The government’s “management” of the reservation ruined their lives. Rushdoony told about the impact of this process in a prescient article first published in 1954 in Essays on Liberty, a publication of the Foundation for Economic Education. As you read it below, note how Rushdoony’s reservation experience has broadened in scope to include a majority of Americans who are now on a much larger reservation.


The reservation Indian is becoming less self-sufficient and more dependent upon what he calls “the Great White Father in Washington.” Instead of freedom, the Indian has government-guaranteed “security.” Instead of individual responsibility, he has a government bureau to handle his personal affairs. There are special laws governing his right to own land and to spend tribal money. Under that system of bondage it would surprise no one to find that many thousands of Indians have remained uneducated, hungry, diseased, and mismanaged. — FROM Wards of the Government

As a missionary to the Indians, I find your warnings underscored by my daily experience. One of the surest consequences of a government of “welfare” and “security” is the rapid decline and death of responsibility and character.

Whatever the pre-reservation Indian was—and his faults were real—he was able to take care of himself and had a character becoming to his culture and religion. He was a responsible person. Today he is far from that. The wretched security he has had, beginning with the food and clothing dole of early years, designed to enforce the reservation system and destroy Indian resistance, has sapped him of character. The average Indian knows that he can gamble and drink away his earnings and still be sure that his house and land will remain his own; and; with his hunting rights, he can always eke out some kind of resistance.

Government men too often hamper and impede the man with initiative and character. This is because their program inevitably must be formulated in terms of the lowest common denominator, the weakest Indian. In addition, the provisions of the government for the “welfare” and “security” of the Indians remove the consequences from their sinning and irresponsibility. The result is a license to irresponsibility, which all the touted government projects cannot counteract.

And I believe the results would be no better for the best hundred or thousand persons selected from any society, after a generation or so of the same kind of “welfare” and “security” government.

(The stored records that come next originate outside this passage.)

`config.mk`:
```
export PLATFORM = sky130hd
export DESIGN_NAME = adc_sport_ctrl
export DESIGN_NICKNAME = d
export VERILOG_FILES = /design/src/rtl/adc_sport_pkg.sv /design/src/rtl/adc_sport_ctrl.sv
export SDC_FILE = /design/constraint.sdc
export NUM_CORES = 1
export LEC_CHECK = 0
export ABC_AREA = 1
export BUFFER_PORTS_ARGS = -buffer_cell sky130_fd_sc_hd__buf_2
export CAP_MARGIN = 30
export CORE_ASPECT_RATIO = 1.4
export CORE_MARGIN = 4
export CORE_UTILIZATION = 59
export CTS_BUF_LIST = sky130_fd_sc_hd__clkbuf_4 sky130_fd_sc_hd__clkbuf_8
export DETAILED_ROUTE_END_ITERATION = 12
export HOLD_SLACK_MARGIN = 0.12
export PLACE_DENSITY = 0.8
export SYNTH_ARGS = -nofsm -noshare
export SYNTH_HDL_FRONTEND = slang
export SYNTH_SLANG_ARGS = --single-unit
```
`constraint.sdc`:
```
create_clock -name clk -period 1.8 [get_ports clk]
set_input_delay 0.27 -clock clk [delete_from_list [all_inputs] [get_ports clk]]
set_output_delay 0.27 -clock clk [all_outputs]
set_load 0.005 [all_outputs]
```
--- src/rtl/fir_mac_pkg.sv ---
package fir_mac_pkg;

  // Issue tag that travels with each tap through the pipeline
  typedef struct packed {
    logic vld;    // a tap is in flight
    logic first;  // tap 0: accumulator restarts
    logic last;   // final tap of this dot product
    logic zero;   // history slot not yet filled since reset
  } fir_tag_t;

  // Constant tap vector: even taps positive, odd taps negative
  function automatic int tap_coef(input int k);
    return (k % 2 == 0) ? (k + 1) : -(k + 1);
  endfunction

endpackage
**src/rtl/evnet_pkg.sv**
```systemverilog
package evnet_pkg;

   typedef enum logic {
      CNT_WRAP     = 1'b0,
      CNT_SATURATE = 1'b1
   } cnt_mode_e;

endpackage

```
**src/rtl/evnet_slot.sv**
```systemverilog
module evnet_slot #(
   parameter int unsigned DATA_W = 8
) (
   input  logic              clk,
   input  logic              rst,
   input  logic              wr_en,
   input  logic [DATA_W-1:0] wr_data,
   input  logic              emit,
   input  logic              consume,
   output logic              present,
   output logic [DATA_W-1:0] data,
   output logic              ovf_pulse,
   output logic              ovf_hit
);

   logic flag_q;
   logic flag_d;
   logic [DATA_W-1:0] data_q;
   logic ovf_q;

   initial begin : elab_chk
      assert (DATA_W >= 1) else $fatal(1, "evnet_slot: DATA_W must be at least 1");
   end

   // loss: an event is pending, another arrives, and this cycle does not consume
   always_comb begin
      ovf_hit = emit & flag_q & ~consume;
      if (emit)
         flag_d = 1'b1;
      else if (consume)
         flag_d = 1'b0;
      else
         flag_d = flag_q;
   end

   always_ff @(posedge clk) begin
      if (rst) begin
         flag_q <= 1'b0;
         data_q <= '0;
         ovf_q  <= 1'b0;
      end else begin
         flag_q <= flag_d;
         ovf_q  <= ovf_hit;
         if (wr_en)
            data_q <= wr_data;
      end
   end

   assign present   = flag_q;
   assign data      = data_q;
   assign ovf_pulse = ovf_q;

   p_emit_sets_r2: assert property (@(posedge clk) disable iff (rst)
      emit |=> present);
   p_consume_clears_r3: assert property (@(posedge clk) disable iff (rst)
      (consume && !emit) |=> !present);
   p_flag_hold_r4: assert property (@(posedge clk) disable iff (rst)
      (!consume && !emit) |=> $stable(present));
   p_same_cycle_r5: assert property (@(posedge clk) disable iff (rst)
      (emit && consume) |=> (present && !ovf_pulse));
   p_loss_pulse_r6: assert property (@(posedge clk) disable iff (rst)
      (emit && present && !consume) |=> ovf_pulse);
   p_no_loss_r6: assert property (@(posedge clk) disable iff (rst)
      (!emit || !present) |=> !ovf_pulse);
   p_data_write_r7: assert property (@(posedge clk) disable iff (rst)
      wr_en |=> (data == $past(wr_data)));
   p_data_hold_r10: assert property (@(posedge clk) disable iff (rst)
      !wr_en |=> $stable(data));

endmodule

```
**src/rtl/evnet_ovf_cnt.sv**
```systemverilog
module evnet_ovf_cnt
   import evnet_pkg::*;
#(
   parameter int unsigned CNT_W = 8,
   parameter cnt_mode_e   MODE  = CNT_SATURATE
) (
   input  logic             clk,
   input  logic             rst,
   input  logic             inc,
   output logic [CNT_W-1:0] count
);

   localparam logic [CNT_W-1:0] CNT_MAX = {CNT_W{1'b1}};

   logic [CNT_W-1:0] cnt_q;
   logic [CNT_W-1:0] cnt_d;

   initial begin : elab_chk
      assert (CNT_W >= 1 && CNT_W <= 32) else $fatal(1, "evnet_ovf_cnt: CNT_W out of range");
   end

   generate
      if (MODE == CNT_SATURATE) begin : g_sat
         always_comb begin
            if (inc && cnt_q != CNT_MAX)
               cnt_d = cnt_q + 1'b1;
            else
               cnt_d = cnt_q;
         end

         p_cnt_sat_r9: assert property (@(posedge clk) disable iff (rst)
            (inc && count == CNT_MAX) |=> (count == CNT_MAX));
      end else begin : g_wrap
         always_comb begin
            if (inc)
               cnt_d = cnt_q + 1'b1;
            else
               cnt_d = cnt_q;
         end
      end
   endgenerate

   always_ff @(posedge clk) begin
      if (rst)
         cnt_q <= '0;
      else
         cnt_q <= cnt_d;
   end

   assign count = cnt_q;

   p_cnt_step_r6: assert property (@(posedge clk) disable iff (rst)
      (inc && count != CNT_MAX) |=> (count == CNT_W'($past(count) + 1'b1)));
   p_cnt_hold_r6: assert property (@(posedge clk) disable iff (rst)
      !inc |=> $stable(count));

endmodule

```
**src/rtl/evnet_multicast.sv**
```systemverilog
module evnet_multicast
   import evnet_pkg::*;
#(
   parameter int unsigned N_RX   = 4,
   parameter int unsigned DATA_W = 8,
   parameter int unsigned CNT_W  = 8,
   parameter cnt_mode_e   MODE   = CNT_SATURATE
) (
   input  logic                     clk,
   input  logic                     rst,
   input  logic                     wr_en,
   input  logic [DATA_W-1:0]        wr_data,
   input  logic                     emit,
   input  logic [N_RX-1:0]          consume,
   output logic [N_RX-1:0]          present,
   output logic [N_RX*DATA_W-1:0]   rx_data,
   output logic [N_RX-1:0]          ovf_pulse,
   output logic [N_RX*CNT_W-1:0]    ovf_count
);

   localparam int unsigned DATA_BITS = N_RX * DATA_W;
   localparam int unsigned CNT_BITS  = N_RX * CNT_W;

   logic [N_RX-1:0] hit;

   initial begin : elab_chk
      assert (N_RX >= 1 && N_RX <= 256) else $fatal(1, "evnet_multicast: N_RX out of range");
      assert (DATA_BITS >= DATA_W && CNT_BITS >= CNT_W) else $fatal(1, "evnet_multicast: width mismatch");
   end

   generate
      for (genvar i = 0; i < N_RX; i++) begin : g_rx
         evnet_slot #(
            .DATA_W (DATA_W)
         ) u_slot (
            .clk       (clk),
            .rst       (rst),
            .wr_en     (wr_en),
            .wr_data   (wr_data),
            .emit      (emit),
            .consume   (consume[i]),
            .present   (present[i]),
            .data      (rx_data[i*DATA_W +: DATA_W]),
            .ovf_pulse (ovf_pulse[i]),
            .ovf_hit   (hit[i])
         );

         evnet_ovf_cnt #(
            .CNT_W (CNT_W),
            .MODE  (MODE)
         ) u_cnt (
            .clk   (clk),
            .rst   (rst),
            .inc   (hit[i]),
            .count (ovf_count[i*CNT_W +: CNT_W])
         );
      end
   endgenerate

   p_reset_clear_r1: assert property (@(posedge clk)
      rst |=> (present == '0 && ovf_pulse == '0 && rx_data == '0 && ovf_count == '0));
   p_multicast_r2: assert property (@(posedge clk) disable iff (rst)
      emit |=> (present == {N_RX{1'b1}}));
   p_idle_consume_r8: assert property (@(posedge clk) disable iff (rst)
      (!emit) |=> (ovf_pulse == '0));
   p_write_flags_r7: assert property (@(posedge clk) disable iff (rst)
      (wr_en && !emit && consume == '0) |=> $stable(present));

endmodule

```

There are many men in the Indian Service who are sincerely and earnestly trying to improve the Indian’s welfare. They are, however, faced with this constant dilemma: All their zealous and patient efforts to help the Indian simply tend to become another crutch that the Indian depends on. Those Indians who have become progressive and independent apparently have done so because of personal and religious factors totally unrelated to the government program.